As we pray for those affected by spring time flooding and participate in spring time church cleaning, I would encourage us to meditate on all that is hopeful and inspiring about this season, including the recent successful Artemis II mission (an exciting and hopeful example of international cooperation and goodwill, and a reminder of the precious nature of the Earth we live on). In that spirit, I leave you with a spring time poem, celebrating the moon, rebirth, and hope by Mary Oliver (with some updates by me in verse 2, for full transparency):
Worm Moon
1 – In March the earth remembers its own name. Everywhere the plates of snow are cracking. The rivers begin to sing.
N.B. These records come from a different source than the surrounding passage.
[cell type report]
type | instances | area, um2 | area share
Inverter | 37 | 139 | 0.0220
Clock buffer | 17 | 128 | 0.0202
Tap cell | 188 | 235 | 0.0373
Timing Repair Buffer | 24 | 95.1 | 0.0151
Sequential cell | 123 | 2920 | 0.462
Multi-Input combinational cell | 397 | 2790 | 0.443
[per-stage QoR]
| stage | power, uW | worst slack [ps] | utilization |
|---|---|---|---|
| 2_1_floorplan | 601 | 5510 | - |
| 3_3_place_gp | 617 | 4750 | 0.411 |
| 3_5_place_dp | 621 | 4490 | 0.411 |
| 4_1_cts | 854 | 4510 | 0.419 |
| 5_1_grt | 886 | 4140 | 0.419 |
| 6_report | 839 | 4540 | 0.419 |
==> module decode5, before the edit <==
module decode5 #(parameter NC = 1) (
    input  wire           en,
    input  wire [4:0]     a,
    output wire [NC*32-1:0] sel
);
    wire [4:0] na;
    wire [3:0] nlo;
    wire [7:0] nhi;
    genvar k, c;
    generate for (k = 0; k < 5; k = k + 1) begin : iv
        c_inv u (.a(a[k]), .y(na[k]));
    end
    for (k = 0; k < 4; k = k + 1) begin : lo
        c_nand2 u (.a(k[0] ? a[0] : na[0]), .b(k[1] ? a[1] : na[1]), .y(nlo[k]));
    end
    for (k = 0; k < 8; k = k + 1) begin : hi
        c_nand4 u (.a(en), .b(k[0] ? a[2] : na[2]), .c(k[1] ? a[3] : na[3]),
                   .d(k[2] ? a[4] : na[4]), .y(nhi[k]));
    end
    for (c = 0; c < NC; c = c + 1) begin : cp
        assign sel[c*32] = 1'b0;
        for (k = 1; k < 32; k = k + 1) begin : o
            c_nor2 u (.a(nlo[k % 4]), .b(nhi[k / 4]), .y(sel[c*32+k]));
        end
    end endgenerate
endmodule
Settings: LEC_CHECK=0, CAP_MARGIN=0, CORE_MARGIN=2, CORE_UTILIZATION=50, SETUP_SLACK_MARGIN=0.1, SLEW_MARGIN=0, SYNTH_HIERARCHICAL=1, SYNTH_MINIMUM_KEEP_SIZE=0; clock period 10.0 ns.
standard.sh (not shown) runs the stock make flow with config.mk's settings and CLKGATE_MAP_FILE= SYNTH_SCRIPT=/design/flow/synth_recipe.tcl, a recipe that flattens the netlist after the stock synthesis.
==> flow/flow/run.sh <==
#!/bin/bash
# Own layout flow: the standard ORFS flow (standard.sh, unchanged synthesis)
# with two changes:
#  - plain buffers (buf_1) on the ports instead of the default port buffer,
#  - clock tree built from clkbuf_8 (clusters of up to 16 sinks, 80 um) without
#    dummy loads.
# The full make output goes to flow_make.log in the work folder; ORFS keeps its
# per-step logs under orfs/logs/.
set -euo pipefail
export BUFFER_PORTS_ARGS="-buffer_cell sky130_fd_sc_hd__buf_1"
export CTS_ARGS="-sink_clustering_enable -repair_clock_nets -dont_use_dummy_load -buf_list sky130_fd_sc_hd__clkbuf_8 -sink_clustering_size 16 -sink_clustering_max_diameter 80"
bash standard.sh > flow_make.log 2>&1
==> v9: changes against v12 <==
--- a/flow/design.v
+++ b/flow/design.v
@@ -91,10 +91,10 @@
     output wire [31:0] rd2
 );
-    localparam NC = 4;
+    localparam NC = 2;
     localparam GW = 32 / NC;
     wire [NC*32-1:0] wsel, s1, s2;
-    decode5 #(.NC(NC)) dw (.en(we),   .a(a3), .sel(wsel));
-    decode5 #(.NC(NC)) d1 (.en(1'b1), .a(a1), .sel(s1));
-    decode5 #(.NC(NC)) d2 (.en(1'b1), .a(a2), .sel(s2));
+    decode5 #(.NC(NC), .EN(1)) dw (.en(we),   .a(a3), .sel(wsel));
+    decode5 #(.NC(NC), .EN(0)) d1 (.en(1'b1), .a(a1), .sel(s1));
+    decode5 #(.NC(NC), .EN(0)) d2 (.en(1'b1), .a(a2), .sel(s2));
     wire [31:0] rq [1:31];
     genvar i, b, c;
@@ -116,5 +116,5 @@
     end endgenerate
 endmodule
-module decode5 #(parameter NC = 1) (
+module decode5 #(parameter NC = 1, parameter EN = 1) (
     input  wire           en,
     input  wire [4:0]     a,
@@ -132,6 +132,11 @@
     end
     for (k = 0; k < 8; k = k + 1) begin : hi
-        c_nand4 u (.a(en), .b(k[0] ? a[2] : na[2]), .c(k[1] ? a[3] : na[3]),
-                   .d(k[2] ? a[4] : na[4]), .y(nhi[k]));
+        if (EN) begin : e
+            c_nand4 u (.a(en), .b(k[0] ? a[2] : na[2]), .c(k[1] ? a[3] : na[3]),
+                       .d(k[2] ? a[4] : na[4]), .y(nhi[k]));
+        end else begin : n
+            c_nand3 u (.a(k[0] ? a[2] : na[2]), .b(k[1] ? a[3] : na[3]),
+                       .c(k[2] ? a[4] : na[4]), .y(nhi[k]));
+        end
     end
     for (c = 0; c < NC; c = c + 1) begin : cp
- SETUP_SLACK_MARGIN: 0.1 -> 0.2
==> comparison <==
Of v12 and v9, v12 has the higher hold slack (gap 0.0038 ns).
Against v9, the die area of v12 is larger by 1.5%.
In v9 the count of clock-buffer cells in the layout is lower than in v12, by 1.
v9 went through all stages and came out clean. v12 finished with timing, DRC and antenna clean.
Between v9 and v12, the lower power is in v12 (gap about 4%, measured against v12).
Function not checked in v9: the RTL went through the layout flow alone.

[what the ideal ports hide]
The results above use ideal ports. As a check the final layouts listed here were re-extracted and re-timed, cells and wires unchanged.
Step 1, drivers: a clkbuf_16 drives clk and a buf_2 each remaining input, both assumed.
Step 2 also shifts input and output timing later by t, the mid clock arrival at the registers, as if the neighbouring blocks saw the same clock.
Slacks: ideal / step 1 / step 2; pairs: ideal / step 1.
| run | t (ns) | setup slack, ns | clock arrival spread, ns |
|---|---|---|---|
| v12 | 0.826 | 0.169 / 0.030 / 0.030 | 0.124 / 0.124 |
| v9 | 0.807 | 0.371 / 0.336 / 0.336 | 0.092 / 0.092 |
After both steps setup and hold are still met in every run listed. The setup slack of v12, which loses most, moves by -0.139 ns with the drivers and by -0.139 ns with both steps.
In the sky the winter stars are sliding away; new stars appear as, later, small blades of grain will shine in the dark fields. And the name of every place is joyful.
2 – The season of curiosity is everlasting and the hour for adventure never ends, but tonight even the men (AND WOMAN) who walked upon (OR FLEW AROUND) the moon are lying content by open windows where the winds are sweeping over the fields, over water, over the naked earth, into villages, and lonely country houses, and the vast cities
3 – because it is spring; because once more the moon and the earth are eloping – a love match that will bring forth fantastic children who will learn to stand, walk, and finally run over the surface of earth; who will believe, for years, that everything is possible.
4 – Born of clay, how shall a man be holy; born of water, how shall a man visit the stars; born of the seasons, how shall a man live forever?
5 – Soon the child of the red-spotted newt, the eft, will enter his life from the tiny egg. On his delicate legs he will run through the valleys of moss down to the leaf mold by the streams, where lately white snow lay upon the earth like a deep and lustrous blanket of moon-fire,
6 – and probably everything is possible.